◆ **SUPPLIED RECORDS**:
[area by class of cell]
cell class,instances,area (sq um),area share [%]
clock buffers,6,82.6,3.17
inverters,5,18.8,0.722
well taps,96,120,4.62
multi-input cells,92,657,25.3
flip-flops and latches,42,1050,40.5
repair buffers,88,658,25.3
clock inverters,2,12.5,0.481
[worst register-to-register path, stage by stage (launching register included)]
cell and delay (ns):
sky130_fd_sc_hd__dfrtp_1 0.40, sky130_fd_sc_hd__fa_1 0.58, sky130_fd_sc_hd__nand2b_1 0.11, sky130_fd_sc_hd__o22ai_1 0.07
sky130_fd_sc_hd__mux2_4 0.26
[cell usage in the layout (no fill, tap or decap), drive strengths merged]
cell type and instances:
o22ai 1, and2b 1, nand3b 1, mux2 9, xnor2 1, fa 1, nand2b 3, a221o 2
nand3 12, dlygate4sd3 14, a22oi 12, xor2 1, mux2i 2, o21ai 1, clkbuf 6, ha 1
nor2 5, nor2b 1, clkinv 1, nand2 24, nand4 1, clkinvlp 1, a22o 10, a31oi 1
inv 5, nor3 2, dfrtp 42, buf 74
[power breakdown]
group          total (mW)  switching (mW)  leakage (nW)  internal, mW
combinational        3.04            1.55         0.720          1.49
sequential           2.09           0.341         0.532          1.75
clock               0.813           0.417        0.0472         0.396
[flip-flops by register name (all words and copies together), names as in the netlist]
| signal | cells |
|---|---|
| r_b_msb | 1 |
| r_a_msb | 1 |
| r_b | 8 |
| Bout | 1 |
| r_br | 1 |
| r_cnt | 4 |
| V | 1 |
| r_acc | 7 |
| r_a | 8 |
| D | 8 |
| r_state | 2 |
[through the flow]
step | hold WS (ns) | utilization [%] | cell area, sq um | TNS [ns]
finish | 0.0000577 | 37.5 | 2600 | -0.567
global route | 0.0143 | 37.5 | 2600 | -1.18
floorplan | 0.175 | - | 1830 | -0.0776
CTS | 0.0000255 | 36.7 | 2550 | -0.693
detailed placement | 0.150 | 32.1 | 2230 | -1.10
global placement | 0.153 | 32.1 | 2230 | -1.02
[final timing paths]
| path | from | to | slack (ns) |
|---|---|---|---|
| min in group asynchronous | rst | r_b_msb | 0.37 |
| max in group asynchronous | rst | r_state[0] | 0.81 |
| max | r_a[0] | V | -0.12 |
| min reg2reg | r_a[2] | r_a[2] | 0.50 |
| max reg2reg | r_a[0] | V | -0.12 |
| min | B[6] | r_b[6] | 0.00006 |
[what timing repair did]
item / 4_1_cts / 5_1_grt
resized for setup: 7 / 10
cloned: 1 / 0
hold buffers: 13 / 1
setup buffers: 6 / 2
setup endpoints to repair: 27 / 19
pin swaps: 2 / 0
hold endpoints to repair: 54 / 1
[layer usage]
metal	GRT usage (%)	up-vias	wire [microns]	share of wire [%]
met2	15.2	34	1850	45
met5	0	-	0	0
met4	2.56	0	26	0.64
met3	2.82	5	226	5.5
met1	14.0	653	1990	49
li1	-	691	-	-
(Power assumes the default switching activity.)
==
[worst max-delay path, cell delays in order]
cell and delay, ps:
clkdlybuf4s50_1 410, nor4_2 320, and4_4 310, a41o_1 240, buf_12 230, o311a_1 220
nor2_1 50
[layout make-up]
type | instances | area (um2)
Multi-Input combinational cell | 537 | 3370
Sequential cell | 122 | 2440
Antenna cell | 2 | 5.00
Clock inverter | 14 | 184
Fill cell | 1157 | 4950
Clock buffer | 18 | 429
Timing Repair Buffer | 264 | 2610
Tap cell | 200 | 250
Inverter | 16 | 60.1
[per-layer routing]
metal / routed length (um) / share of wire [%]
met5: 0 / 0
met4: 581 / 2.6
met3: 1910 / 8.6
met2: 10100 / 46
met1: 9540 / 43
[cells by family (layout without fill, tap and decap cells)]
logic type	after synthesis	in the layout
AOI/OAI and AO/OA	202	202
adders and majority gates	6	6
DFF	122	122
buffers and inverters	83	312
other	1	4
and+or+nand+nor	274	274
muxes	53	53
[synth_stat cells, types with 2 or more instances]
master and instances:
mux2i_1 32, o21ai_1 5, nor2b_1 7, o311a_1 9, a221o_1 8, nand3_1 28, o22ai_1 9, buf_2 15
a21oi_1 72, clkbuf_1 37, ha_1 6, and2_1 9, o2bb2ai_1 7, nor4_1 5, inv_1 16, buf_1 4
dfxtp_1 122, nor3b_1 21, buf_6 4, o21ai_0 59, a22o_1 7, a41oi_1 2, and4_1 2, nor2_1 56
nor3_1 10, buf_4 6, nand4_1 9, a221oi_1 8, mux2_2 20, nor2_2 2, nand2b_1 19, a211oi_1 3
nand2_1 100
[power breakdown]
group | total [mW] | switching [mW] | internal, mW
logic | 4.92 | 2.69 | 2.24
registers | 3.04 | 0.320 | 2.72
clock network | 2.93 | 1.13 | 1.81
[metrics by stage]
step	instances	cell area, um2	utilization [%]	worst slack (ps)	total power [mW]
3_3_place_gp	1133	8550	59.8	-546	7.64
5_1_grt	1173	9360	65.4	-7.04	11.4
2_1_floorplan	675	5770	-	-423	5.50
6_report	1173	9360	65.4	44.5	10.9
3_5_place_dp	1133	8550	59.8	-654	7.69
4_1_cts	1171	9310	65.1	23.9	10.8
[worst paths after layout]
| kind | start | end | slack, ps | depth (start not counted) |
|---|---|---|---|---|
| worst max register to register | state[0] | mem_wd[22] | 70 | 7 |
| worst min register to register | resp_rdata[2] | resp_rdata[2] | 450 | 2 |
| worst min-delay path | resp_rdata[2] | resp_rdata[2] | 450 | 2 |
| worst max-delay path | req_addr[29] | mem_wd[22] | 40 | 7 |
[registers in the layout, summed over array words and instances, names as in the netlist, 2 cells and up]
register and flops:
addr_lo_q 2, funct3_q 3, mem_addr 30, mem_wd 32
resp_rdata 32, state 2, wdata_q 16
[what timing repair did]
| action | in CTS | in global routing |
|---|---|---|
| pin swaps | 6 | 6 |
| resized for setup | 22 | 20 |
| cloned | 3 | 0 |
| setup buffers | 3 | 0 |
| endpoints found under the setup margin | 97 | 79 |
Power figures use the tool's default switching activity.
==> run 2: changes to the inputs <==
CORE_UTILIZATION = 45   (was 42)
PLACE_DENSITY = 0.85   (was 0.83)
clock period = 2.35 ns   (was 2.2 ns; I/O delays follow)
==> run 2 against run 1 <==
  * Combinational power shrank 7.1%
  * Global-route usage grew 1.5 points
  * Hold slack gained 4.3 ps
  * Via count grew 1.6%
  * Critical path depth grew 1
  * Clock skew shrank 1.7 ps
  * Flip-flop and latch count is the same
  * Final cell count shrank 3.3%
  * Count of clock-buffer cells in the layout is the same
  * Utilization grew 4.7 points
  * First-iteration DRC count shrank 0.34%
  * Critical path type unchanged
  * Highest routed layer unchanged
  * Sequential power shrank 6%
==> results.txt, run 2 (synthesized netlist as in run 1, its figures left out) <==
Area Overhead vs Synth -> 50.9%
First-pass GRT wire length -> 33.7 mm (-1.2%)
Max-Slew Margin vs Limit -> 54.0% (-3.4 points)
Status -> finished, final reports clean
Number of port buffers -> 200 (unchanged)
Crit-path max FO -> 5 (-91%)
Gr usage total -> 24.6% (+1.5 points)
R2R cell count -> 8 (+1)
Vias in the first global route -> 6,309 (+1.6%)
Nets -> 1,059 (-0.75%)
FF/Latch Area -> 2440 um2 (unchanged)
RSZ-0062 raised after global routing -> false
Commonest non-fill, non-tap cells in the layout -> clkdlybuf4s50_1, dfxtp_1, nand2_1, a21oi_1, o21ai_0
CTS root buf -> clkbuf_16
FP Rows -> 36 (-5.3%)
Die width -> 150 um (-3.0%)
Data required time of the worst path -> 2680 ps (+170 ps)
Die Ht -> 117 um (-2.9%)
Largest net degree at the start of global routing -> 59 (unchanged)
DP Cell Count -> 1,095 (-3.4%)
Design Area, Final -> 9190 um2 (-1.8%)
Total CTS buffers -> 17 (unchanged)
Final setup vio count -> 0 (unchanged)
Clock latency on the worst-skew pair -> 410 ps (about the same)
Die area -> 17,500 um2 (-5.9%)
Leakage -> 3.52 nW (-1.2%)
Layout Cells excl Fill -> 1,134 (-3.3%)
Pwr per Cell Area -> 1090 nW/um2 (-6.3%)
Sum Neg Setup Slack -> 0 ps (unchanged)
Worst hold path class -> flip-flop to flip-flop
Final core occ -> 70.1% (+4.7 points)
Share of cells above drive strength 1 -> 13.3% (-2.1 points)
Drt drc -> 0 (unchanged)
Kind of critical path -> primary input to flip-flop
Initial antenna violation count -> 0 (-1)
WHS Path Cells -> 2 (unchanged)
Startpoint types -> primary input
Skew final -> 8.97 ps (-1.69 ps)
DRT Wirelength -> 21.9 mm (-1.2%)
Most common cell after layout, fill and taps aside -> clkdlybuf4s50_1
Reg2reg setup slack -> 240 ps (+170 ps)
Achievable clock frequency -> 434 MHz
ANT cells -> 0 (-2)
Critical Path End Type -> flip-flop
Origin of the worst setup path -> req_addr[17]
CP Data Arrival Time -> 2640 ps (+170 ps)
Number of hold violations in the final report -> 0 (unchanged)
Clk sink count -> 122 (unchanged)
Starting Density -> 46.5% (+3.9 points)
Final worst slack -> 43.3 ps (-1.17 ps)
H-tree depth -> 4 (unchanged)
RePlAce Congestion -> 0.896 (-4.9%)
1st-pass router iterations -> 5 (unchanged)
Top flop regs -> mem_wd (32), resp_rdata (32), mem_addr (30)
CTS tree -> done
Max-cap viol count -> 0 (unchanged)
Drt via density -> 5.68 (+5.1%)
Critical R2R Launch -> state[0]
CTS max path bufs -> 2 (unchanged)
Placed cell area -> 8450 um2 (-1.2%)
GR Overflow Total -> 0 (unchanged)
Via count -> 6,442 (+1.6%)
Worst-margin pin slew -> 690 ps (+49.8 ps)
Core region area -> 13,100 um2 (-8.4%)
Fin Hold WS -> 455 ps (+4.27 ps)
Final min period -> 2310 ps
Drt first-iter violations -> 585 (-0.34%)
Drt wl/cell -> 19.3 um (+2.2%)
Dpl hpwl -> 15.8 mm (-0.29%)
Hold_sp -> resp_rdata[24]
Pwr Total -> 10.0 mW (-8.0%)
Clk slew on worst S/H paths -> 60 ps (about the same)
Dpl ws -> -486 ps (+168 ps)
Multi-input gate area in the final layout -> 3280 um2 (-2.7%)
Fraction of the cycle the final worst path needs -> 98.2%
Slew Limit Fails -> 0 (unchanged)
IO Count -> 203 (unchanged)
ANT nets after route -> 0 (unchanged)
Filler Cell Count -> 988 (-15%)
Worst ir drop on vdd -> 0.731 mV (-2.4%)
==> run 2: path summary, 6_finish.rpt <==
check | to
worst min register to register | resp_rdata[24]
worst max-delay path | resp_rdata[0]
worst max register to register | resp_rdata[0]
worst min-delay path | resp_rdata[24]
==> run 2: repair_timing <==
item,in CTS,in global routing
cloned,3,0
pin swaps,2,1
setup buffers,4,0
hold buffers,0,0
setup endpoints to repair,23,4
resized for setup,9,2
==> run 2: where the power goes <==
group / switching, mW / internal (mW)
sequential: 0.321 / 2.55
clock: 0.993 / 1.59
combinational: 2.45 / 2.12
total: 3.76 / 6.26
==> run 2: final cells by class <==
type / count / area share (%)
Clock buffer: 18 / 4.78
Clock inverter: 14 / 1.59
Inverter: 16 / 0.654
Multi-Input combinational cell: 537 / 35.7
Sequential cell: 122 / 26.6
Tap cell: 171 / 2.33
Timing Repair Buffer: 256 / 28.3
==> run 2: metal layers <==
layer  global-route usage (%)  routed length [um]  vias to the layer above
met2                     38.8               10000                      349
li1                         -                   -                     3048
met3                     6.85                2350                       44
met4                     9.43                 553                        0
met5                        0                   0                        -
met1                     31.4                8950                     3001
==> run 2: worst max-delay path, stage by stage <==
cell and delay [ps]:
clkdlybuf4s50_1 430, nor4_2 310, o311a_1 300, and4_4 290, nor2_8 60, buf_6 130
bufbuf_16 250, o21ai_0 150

◆ **ABOUT THIS EXERCISE**:
All lines in the data above from the one with "[through the flow]" through the one with "[final timing paths]" must be repeated exactly, and no others.

◆ **SOLUTION**:
[through the flow]
step | hold WS (ns) | utilization [%] | cell area, sq um | TNS [ns]
finish | 0.0000577 | 37.5 | 2600 | -0.567
global route | 0.0143 | 37.5 | 2600 | -1.18
floorplan | 0.175 | - | 1830 | -0.0776
CTS | 0.0000255 | 36.7 | 2550 | -0.693
detailed placement | 0.150 | 32.1 | 2230 | -1.10
global placement | 0.153 | 32.1 | 2230 | -1.02
[final timing paths]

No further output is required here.